徳川政権の平和主義は、東洋の思想に従って、仁慈で政治をするための自発的な武力放棄をしてしまったもので、天下泰平を謳歌して、当時の最新兵器火縄銃まで工芸品にしてしまったのです。
ところが、黒船来航によって東洋とは違った、弱肉強食の世界思想・秩序が押し寄せてきた以上は、旧思想では対応できません。
上を下への大騒ぎの末、体制を一新して我が国も富国強兵政策・人口増にまい進することになったのです。
鎖国から開国と言われていますが、そうではなく、平和主義、人口抑制策から、軍国主義・人口増への思想・政策転換だったのです。
こうした経過を見れば、明治政権の性格は王政復古とは言うものの、平和主義の江戸時代とは180度転換した軍事政権であったことが明らかです。
武家の樹立した政権が平和主義で、王政復古を標榜する政権が本質的に戦争目的遂行の政権であったのは歴史の皮肉ですね。
我が国は、好むと好まざるに拘わらず、弱肉強食の世界に参加していくしかない時代だったのです。

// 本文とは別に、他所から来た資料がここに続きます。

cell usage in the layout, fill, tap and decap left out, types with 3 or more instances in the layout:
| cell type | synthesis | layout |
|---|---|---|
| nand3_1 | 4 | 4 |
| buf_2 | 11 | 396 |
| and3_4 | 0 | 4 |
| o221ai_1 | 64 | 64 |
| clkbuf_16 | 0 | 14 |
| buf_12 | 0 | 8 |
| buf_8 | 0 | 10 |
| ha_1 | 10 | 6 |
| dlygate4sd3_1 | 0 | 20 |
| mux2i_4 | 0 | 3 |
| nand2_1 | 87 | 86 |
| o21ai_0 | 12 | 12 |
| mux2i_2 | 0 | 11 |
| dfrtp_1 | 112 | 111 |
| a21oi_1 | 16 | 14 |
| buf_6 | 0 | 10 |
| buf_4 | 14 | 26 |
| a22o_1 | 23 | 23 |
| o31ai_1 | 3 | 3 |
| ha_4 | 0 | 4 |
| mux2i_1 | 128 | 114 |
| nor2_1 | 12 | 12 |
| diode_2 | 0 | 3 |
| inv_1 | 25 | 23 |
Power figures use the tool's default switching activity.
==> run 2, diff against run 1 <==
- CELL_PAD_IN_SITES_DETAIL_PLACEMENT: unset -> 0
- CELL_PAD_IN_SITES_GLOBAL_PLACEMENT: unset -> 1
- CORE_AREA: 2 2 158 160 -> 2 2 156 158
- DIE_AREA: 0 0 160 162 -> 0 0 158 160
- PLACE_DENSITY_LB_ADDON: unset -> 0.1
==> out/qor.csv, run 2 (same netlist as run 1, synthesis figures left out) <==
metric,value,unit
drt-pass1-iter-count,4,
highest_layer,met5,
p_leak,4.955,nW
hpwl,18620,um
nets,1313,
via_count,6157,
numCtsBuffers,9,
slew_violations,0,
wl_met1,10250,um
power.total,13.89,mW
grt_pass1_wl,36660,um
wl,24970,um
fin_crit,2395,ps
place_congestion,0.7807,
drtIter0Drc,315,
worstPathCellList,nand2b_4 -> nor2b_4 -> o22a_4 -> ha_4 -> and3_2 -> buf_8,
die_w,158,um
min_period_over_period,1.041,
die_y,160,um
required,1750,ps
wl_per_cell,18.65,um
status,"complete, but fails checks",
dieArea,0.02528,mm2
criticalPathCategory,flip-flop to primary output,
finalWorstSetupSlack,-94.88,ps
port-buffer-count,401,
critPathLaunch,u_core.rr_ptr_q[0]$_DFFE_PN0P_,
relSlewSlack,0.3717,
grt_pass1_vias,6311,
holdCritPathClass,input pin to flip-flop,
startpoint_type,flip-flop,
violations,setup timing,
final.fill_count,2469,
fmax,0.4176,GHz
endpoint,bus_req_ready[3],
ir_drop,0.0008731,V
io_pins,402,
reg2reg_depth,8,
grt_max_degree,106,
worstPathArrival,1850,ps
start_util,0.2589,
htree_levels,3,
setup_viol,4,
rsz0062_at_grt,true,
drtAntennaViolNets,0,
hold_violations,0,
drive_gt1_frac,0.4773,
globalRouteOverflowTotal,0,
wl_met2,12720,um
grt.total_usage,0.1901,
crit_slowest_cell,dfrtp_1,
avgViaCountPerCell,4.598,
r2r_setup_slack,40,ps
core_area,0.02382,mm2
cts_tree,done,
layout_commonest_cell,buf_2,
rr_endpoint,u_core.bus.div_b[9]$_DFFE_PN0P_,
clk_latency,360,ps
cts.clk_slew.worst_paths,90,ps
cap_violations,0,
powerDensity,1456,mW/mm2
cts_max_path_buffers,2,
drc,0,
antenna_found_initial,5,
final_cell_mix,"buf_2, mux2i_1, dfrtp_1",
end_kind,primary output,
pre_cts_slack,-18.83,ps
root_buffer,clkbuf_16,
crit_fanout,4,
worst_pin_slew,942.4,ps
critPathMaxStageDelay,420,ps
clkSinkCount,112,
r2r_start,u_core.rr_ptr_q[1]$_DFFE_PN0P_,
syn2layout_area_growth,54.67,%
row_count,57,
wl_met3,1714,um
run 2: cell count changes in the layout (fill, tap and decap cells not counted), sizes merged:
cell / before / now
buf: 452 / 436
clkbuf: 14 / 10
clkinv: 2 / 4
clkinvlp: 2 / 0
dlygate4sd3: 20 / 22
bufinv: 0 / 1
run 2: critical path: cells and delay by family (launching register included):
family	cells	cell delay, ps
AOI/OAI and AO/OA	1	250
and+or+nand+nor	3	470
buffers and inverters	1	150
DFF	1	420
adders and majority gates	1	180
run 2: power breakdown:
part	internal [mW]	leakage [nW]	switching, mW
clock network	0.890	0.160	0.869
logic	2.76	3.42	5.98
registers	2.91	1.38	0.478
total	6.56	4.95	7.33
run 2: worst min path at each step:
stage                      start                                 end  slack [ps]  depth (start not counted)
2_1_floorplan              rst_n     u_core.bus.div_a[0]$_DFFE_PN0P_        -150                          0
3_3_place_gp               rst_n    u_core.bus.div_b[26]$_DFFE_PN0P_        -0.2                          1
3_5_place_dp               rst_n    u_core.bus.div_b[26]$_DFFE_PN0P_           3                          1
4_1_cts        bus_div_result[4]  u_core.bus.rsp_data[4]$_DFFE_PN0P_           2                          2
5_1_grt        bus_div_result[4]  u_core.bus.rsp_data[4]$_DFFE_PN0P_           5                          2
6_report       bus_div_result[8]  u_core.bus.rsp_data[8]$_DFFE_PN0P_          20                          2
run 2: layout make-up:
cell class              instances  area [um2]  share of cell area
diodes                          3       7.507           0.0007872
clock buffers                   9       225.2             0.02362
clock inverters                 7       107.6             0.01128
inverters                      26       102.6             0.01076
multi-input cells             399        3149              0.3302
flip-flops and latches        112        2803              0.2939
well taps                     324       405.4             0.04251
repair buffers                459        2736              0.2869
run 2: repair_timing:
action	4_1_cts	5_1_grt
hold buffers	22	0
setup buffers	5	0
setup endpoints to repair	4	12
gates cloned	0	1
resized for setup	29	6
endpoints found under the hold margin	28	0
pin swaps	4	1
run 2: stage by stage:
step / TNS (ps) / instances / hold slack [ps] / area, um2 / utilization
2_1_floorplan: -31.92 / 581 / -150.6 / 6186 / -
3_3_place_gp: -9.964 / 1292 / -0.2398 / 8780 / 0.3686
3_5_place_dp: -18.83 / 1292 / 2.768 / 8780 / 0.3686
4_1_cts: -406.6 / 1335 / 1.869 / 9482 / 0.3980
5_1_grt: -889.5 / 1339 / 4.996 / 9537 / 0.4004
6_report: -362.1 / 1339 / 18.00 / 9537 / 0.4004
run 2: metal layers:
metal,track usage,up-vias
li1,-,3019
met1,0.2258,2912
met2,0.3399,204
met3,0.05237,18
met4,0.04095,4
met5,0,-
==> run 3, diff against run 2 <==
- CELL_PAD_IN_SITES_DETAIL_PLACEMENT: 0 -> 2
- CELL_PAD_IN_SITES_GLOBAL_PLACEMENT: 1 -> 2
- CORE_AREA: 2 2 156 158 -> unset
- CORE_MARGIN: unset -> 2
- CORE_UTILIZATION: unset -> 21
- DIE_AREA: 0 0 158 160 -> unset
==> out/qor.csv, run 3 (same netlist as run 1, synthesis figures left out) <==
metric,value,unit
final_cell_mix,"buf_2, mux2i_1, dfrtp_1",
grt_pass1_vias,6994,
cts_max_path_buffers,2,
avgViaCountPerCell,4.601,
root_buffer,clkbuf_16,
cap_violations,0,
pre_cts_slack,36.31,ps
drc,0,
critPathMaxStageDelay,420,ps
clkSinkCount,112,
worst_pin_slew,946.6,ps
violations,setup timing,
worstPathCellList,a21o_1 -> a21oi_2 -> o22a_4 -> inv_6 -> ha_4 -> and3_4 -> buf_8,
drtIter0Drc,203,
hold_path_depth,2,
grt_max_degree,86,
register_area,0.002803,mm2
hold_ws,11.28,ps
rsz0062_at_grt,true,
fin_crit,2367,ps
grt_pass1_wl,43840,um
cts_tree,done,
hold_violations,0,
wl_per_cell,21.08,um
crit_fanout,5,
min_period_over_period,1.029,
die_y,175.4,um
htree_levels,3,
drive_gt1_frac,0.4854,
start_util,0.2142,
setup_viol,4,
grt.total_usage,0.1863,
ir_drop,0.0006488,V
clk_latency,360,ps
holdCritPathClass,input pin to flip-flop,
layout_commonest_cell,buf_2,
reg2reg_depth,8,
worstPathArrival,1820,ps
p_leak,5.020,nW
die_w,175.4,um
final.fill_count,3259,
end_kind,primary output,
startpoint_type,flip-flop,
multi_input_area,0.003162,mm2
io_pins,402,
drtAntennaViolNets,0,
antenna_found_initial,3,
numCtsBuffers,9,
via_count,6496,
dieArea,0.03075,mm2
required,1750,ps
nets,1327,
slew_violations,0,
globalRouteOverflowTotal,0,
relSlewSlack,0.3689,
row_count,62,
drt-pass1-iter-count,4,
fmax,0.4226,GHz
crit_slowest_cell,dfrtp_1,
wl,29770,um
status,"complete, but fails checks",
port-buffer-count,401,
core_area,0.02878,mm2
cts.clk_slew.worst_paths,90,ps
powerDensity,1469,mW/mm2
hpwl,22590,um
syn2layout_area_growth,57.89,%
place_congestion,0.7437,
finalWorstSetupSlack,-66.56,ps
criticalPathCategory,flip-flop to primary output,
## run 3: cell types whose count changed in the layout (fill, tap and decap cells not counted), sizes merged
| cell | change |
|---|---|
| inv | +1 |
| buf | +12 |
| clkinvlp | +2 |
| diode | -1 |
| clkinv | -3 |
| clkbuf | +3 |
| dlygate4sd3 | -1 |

日本は、自分が植民地経営に乗り出すか植民地にされるかしかなかったのです。
あえて言えば、右翼が喜ぶかもしれませんが、朝鮮は日本が保護しなければ、早晩ロシアの植民地になるしかなかったのですから、どうせなら、狼のような西洋の奴隷になるよりはということで日本が進んで保護したに過ぎません。
日本はその証拠に、台湾でも朝鮮でも、現地人に内地並に教育政策を進め、或いは、技術教育もして来たのです。
西欧の植民地で、日本のように教育や職業訓練して来た国は有りません。
戦後を見ても、日本の進出先の東南アジアと、ラテンアメリカを比較すれば明らかです。
大東亜共栄圏構想も、世界中がブロック経済化して、自由な貿易が出来なくなったところから、日本も自分のブロックを作らざるを得なくなったところから始まったものでした。
このように止むに止まれず戦争競争に参加して、リーグ戦を勝ち抜いていったのですが、準決勝戦あたりで、優勝候補の強豪アメリカと戦って一敗地にまみれてしまったと言う訳です。